Data for review:
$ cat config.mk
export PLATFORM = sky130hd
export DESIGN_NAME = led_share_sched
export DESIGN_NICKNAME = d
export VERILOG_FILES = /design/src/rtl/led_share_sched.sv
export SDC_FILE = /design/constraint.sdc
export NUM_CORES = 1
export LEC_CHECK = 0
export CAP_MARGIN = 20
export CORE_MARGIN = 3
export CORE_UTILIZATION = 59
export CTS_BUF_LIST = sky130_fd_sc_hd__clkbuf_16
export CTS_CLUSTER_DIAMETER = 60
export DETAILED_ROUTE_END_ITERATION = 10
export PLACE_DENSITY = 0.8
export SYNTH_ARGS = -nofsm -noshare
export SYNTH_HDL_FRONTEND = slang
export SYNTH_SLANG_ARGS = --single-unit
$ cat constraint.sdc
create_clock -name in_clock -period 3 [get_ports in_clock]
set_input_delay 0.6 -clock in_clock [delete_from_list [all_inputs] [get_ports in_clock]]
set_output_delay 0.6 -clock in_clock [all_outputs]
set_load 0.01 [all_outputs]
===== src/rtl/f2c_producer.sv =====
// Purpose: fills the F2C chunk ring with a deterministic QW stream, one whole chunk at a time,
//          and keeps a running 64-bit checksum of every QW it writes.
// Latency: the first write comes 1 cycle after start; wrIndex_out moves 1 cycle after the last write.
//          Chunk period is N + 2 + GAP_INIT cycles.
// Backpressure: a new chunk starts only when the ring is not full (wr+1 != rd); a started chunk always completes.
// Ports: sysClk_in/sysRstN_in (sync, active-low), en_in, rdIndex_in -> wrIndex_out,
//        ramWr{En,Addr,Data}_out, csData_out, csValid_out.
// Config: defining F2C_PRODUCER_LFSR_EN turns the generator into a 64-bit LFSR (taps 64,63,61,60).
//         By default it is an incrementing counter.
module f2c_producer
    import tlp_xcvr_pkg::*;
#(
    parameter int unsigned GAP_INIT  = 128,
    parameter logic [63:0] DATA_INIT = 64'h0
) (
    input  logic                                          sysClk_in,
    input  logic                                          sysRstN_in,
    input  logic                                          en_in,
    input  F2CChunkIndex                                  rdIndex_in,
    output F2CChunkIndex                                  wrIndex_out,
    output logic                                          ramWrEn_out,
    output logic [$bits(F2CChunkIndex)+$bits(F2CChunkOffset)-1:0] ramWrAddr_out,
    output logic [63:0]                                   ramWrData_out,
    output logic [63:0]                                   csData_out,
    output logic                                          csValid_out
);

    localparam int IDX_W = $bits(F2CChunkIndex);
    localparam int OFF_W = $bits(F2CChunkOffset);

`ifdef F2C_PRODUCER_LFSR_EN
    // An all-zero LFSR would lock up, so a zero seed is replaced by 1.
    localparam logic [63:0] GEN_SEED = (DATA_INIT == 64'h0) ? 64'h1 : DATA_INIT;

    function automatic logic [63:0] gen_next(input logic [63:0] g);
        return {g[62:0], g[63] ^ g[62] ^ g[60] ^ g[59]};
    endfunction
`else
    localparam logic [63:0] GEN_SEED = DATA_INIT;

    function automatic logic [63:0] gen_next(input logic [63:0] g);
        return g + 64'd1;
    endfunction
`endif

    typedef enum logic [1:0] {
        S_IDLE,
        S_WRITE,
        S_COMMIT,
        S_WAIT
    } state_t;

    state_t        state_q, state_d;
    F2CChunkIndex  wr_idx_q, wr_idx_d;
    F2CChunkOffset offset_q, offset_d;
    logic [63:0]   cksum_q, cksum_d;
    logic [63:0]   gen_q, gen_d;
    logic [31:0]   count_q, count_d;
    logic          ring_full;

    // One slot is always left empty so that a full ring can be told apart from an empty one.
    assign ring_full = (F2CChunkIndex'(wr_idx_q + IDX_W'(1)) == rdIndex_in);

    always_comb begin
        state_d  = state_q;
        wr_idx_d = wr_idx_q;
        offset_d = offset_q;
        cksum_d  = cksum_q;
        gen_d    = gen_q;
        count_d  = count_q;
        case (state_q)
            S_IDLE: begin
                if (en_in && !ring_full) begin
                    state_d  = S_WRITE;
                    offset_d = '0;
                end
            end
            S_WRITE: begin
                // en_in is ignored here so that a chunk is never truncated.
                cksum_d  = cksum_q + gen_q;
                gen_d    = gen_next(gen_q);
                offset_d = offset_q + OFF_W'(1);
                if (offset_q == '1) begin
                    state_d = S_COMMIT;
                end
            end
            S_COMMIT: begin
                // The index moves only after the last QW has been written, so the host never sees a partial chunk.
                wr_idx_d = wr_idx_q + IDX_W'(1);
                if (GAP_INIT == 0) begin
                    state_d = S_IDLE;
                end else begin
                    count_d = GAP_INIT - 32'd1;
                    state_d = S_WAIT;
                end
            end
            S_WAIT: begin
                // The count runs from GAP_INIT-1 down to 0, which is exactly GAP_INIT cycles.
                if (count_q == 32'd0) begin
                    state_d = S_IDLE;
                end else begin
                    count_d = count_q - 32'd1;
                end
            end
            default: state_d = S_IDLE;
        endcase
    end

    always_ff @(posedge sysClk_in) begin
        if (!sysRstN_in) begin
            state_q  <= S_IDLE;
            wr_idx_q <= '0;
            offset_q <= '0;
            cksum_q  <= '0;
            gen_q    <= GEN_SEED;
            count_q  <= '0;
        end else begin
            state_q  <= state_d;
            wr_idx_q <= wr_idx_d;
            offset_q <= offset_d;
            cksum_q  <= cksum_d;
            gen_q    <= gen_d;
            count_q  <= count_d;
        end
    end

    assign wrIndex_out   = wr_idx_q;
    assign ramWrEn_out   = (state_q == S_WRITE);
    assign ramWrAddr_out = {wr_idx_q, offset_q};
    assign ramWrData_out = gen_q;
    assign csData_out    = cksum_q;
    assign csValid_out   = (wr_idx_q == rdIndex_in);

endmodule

==

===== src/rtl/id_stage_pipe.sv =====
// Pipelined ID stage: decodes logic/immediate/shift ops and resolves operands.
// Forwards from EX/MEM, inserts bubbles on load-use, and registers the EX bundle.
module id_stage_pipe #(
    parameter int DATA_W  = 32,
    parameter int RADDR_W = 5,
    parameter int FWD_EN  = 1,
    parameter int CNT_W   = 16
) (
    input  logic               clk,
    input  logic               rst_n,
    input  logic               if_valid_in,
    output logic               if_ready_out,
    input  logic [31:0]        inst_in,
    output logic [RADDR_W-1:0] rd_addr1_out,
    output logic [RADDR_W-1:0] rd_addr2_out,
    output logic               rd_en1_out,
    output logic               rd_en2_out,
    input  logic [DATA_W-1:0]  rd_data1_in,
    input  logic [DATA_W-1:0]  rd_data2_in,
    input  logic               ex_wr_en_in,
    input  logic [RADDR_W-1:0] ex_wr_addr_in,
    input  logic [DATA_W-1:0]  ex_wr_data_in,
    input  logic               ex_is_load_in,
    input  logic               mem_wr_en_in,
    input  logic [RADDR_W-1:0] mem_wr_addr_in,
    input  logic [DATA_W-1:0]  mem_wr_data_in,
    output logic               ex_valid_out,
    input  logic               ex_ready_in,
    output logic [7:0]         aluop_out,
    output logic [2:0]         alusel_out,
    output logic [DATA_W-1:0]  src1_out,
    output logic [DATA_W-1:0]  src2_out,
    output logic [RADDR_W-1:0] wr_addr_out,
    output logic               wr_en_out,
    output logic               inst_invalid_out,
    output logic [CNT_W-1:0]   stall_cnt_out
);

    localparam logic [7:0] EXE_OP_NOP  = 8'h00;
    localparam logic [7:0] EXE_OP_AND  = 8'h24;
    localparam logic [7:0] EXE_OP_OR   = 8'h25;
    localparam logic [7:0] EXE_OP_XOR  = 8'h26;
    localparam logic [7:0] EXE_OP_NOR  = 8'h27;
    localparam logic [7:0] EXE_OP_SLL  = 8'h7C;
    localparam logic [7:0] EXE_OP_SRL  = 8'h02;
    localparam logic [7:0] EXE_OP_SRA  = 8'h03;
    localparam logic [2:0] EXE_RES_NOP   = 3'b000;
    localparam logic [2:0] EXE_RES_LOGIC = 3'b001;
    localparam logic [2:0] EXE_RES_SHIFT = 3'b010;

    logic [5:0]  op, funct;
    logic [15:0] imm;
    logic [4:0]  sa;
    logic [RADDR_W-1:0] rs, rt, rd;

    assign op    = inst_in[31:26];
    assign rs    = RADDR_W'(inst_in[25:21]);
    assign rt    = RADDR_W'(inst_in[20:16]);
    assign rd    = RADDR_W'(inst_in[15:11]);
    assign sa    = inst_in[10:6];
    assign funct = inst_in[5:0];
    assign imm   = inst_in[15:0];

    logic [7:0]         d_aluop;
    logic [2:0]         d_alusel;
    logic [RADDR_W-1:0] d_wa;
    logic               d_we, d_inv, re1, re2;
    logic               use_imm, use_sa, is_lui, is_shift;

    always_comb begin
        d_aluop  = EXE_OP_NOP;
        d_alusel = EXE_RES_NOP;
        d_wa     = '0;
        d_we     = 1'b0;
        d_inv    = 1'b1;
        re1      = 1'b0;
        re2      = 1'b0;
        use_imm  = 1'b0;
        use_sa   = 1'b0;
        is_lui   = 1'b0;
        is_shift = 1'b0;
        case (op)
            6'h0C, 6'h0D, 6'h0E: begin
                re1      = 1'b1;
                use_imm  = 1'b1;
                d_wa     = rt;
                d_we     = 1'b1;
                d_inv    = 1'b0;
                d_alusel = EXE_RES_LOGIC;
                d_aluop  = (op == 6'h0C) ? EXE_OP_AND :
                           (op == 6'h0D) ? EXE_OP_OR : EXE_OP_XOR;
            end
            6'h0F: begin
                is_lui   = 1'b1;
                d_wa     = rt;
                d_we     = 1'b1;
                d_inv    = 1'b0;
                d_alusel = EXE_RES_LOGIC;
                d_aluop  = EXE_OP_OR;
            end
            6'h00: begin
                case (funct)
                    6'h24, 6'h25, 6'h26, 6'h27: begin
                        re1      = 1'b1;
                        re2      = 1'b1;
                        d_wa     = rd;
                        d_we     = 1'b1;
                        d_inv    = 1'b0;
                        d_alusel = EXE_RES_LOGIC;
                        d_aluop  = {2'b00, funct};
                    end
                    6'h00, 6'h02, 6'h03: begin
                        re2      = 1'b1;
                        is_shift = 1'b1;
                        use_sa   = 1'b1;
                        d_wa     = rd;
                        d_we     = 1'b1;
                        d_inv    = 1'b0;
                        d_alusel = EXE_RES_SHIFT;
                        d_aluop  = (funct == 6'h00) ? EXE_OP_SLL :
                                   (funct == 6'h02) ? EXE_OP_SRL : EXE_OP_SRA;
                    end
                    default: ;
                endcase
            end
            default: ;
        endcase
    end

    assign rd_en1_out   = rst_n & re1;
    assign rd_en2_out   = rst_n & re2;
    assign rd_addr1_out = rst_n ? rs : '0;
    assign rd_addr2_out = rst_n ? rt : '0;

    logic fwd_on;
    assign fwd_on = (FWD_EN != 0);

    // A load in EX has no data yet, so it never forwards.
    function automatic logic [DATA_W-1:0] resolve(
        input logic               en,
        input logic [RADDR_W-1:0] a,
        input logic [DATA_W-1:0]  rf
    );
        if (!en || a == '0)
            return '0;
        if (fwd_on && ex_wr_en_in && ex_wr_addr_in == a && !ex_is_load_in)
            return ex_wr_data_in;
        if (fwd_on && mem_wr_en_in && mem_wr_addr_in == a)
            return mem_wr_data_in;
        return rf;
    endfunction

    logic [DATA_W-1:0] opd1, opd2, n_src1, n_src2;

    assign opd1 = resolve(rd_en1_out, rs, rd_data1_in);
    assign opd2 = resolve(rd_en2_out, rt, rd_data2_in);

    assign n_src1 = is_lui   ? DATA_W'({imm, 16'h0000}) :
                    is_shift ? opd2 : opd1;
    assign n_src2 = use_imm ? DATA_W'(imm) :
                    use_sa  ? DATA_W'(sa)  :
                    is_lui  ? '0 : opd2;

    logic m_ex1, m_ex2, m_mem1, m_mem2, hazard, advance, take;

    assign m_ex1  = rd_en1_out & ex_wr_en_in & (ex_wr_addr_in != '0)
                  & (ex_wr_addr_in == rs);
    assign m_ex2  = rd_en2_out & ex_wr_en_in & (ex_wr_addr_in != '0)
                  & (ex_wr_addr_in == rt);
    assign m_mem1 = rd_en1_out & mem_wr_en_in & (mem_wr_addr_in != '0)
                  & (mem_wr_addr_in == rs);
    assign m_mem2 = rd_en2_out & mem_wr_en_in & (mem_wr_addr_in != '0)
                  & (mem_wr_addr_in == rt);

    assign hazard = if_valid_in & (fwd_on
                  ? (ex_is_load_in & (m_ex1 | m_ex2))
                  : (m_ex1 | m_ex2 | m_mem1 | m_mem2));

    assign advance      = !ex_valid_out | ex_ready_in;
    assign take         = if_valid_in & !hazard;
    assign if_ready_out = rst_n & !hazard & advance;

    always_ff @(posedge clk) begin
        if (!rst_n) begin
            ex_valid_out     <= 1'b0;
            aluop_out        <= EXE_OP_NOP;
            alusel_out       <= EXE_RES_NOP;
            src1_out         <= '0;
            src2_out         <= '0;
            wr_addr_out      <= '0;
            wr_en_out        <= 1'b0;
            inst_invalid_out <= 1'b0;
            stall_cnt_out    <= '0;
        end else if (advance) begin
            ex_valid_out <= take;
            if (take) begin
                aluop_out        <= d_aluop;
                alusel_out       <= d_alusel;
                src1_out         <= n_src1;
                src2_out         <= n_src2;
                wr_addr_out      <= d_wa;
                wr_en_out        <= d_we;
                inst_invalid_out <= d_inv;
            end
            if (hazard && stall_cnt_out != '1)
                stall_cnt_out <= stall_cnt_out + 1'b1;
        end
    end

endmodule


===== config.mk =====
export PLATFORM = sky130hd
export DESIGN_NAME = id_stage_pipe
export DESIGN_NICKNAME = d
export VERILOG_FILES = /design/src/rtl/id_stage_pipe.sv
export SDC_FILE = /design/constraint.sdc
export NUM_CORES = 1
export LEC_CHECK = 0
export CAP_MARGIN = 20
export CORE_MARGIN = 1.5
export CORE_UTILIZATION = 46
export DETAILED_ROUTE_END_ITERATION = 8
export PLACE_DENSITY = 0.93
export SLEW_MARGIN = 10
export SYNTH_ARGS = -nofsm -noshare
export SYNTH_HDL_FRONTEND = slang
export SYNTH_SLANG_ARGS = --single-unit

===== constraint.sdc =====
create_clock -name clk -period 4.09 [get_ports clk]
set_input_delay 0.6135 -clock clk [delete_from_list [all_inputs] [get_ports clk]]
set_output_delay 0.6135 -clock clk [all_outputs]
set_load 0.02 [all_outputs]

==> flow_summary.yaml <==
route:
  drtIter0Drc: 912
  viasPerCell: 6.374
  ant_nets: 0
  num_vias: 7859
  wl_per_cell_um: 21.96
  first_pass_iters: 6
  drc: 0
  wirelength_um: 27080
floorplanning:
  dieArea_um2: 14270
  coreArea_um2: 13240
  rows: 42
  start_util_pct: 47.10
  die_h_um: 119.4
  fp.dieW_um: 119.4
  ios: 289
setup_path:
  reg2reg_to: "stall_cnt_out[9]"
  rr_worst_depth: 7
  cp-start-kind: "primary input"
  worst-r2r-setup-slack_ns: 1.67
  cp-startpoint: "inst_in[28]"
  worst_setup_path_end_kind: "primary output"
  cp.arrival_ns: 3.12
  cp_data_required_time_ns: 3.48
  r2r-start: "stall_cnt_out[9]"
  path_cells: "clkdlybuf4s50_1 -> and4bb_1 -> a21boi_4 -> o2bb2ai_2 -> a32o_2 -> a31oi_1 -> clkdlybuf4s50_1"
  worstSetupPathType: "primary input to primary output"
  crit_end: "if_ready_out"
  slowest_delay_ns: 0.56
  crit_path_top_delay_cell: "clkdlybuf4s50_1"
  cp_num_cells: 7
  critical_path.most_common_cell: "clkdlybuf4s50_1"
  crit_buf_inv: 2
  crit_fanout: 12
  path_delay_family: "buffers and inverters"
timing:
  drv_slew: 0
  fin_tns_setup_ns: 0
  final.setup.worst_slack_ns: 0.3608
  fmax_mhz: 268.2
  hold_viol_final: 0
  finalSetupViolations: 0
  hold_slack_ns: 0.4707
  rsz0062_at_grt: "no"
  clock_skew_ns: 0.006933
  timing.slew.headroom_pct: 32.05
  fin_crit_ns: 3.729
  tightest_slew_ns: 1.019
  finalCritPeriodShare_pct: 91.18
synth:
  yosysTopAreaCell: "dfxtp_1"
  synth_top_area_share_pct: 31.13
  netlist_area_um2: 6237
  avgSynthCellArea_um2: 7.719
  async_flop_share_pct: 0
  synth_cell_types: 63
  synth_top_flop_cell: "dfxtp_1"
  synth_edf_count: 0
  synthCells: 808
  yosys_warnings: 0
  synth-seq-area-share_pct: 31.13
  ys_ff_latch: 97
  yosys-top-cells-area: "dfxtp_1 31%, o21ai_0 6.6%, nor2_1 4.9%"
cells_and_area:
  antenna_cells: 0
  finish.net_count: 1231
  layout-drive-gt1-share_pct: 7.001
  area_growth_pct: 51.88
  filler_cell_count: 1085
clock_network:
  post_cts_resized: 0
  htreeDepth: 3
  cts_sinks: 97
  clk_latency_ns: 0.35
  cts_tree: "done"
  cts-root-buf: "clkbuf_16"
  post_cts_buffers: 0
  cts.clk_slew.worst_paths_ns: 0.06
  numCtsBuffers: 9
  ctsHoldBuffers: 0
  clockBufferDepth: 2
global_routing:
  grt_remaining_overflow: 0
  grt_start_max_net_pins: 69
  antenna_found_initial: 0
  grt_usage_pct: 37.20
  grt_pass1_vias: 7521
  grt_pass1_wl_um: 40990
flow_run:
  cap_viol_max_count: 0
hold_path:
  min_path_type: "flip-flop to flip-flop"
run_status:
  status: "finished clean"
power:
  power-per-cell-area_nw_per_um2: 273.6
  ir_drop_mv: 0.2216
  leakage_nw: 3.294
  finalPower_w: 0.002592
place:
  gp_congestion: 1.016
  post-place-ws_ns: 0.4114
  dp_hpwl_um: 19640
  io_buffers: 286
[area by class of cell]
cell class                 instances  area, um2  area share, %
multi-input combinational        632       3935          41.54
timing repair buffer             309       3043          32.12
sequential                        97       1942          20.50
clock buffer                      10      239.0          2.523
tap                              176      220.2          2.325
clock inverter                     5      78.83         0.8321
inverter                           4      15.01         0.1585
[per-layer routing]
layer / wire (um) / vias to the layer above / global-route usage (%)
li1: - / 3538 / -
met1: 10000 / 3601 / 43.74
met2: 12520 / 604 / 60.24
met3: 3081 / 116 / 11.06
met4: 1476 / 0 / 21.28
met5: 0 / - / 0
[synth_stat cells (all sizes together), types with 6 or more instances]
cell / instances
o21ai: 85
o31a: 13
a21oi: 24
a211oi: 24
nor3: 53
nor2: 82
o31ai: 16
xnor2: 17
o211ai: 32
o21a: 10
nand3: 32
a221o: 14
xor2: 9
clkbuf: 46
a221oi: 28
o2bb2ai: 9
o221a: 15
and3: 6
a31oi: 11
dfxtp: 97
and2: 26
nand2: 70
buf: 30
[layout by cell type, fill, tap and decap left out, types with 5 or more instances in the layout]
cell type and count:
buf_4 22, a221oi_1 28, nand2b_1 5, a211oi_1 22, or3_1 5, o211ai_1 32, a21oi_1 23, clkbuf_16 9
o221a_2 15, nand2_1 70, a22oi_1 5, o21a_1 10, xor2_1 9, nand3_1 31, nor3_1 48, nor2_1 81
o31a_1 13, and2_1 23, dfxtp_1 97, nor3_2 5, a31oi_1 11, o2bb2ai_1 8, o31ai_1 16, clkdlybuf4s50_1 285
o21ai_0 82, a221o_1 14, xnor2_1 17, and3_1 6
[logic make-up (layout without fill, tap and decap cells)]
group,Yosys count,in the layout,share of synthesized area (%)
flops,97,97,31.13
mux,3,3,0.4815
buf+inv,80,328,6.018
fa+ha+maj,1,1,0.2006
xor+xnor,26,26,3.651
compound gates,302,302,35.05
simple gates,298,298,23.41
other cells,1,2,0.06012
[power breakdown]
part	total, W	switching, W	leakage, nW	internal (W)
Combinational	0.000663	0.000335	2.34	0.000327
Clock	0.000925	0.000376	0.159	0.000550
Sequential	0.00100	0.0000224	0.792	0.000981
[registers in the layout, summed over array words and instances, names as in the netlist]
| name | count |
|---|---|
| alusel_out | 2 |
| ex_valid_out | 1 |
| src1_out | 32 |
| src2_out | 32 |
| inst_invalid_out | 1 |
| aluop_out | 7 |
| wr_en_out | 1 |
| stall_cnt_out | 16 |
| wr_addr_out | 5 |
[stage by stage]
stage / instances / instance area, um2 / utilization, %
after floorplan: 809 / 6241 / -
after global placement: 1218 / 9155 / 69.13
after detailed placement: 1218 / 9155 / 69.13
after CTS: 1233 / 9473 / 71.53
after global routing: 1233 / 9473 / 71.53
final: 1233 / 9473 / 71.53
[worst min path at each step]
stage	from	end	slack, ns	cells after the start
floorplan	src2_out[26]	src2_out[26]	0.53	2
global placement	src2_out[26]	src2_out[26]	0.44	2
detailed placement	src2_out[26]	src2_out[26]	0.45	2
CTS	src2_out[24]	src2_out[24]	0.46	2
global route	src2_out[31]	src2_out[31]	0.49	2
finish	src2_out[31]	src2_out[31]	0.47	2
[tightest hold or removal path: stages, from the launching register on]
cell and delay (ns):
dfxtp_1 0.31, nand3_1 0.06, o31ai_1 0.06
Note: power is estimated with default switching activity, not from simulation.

What you will do: Your answer should consist of the lines from the line with "export CORE_UTILIZATION = 46" to the line with "netlist_area_um2: 6237" above, repeated exactly, both ends included.

Response:
export CORE_UTILIZATION = 46
export DETAILED_ROUTE_END_ITERATION = 8
export PLACE_DENSITY = 0.93
export SLEW_MARGIN = 10
export SYNTH_ARGS = -nofsm -noshare
export SYNTH_HDL_FRONTEND = slang
export SYNTH_SLANG_ARGS = --single-unit

===== constraint.sdc =====
create_clock -name clk -period 4.09 [get_ports clk]
set_input_delay 0.6135 -clock clk [delete_from_list [all_inputs] [get_ports clk]]
set_output_delay 0.6135 -clock clk [all_outputs]
set_load 0.02 [all_outputs]

==> flow_summary.yaml <==
route:
  drtIter0Drc: 912
  viasPerCell: 6.374
  ant_nets: 0
  num_vias: 7859
  wl_per_cell_um: 21.96
  first_pass_iters: 6
  drc: 0
  wirelength_um: 27080
floorplanning:
  dieArea_um2: 14270
  coreArea_um2: 13240
  rows: 42
  start_util_pct: 47.10
  die_h_um: 119.4
  fp.dieW_um: 119.4
  ios: 289
setup_path:
  reg2reg_to: "stall_cnt_out[9]"
  rr_worst_depth: 7
  cp-start-kind: "primary input"
  worst-r2r-setup-slack_ns: 1.67
  cp-startpoint: "inst_in[28]"
  worst_setup_path_end_kind: "primary output"
  cp.arrival_ns: 3.12
  cp_data_required_time_ns: 3.48
  r2r-start: "stall_cnt_out[9]"
  path_cells: "clkdlybuf4s50_1 -> and4bb_1 -> a21boi_4 -> o2bb2ai_2 -> a32o_2 -> a31oi_1 -> clkdlybuf4s50_1"
  worstSetupPathType: "primary input to primary output"
  crit_end: "if_ready_out"
  slowest_delay_ns: 0.56
  crit_path_top_delay_cell: "clkdlybuf4s50_1"
  cp_num_cells: 7
  critical_path.most_common_cell: "clkdlybuf4s50_1"
  crit_buf_inv: 2
  crit_fanout: 12
  path_delay_family: "buffers and inverters"
timing:
  drv_slew: 0
  fin_tns_setup_ns: 0
  final.setup.worst_slack_ns: 0.3608
  fmax_mhz: 268.2
  hold_viol_final: 0
  finalSetupViolations: 0
  hold_slack_ns: 0.4707
  rsz0062_at_grt: "no"
  clock_skew_ns: 0.006933
  timing.slew.headroom_pct: 32.05
  fin_crit_ns: 3.729
  tightest_slew_ns: 1.019
  finalCritPeriodShare_pct: 91.18
synth:
  yosysTopAreaCell: "dfxtp_1"
  synth_top_area_share_pct: 31.13
  netlist_area_um2: 6237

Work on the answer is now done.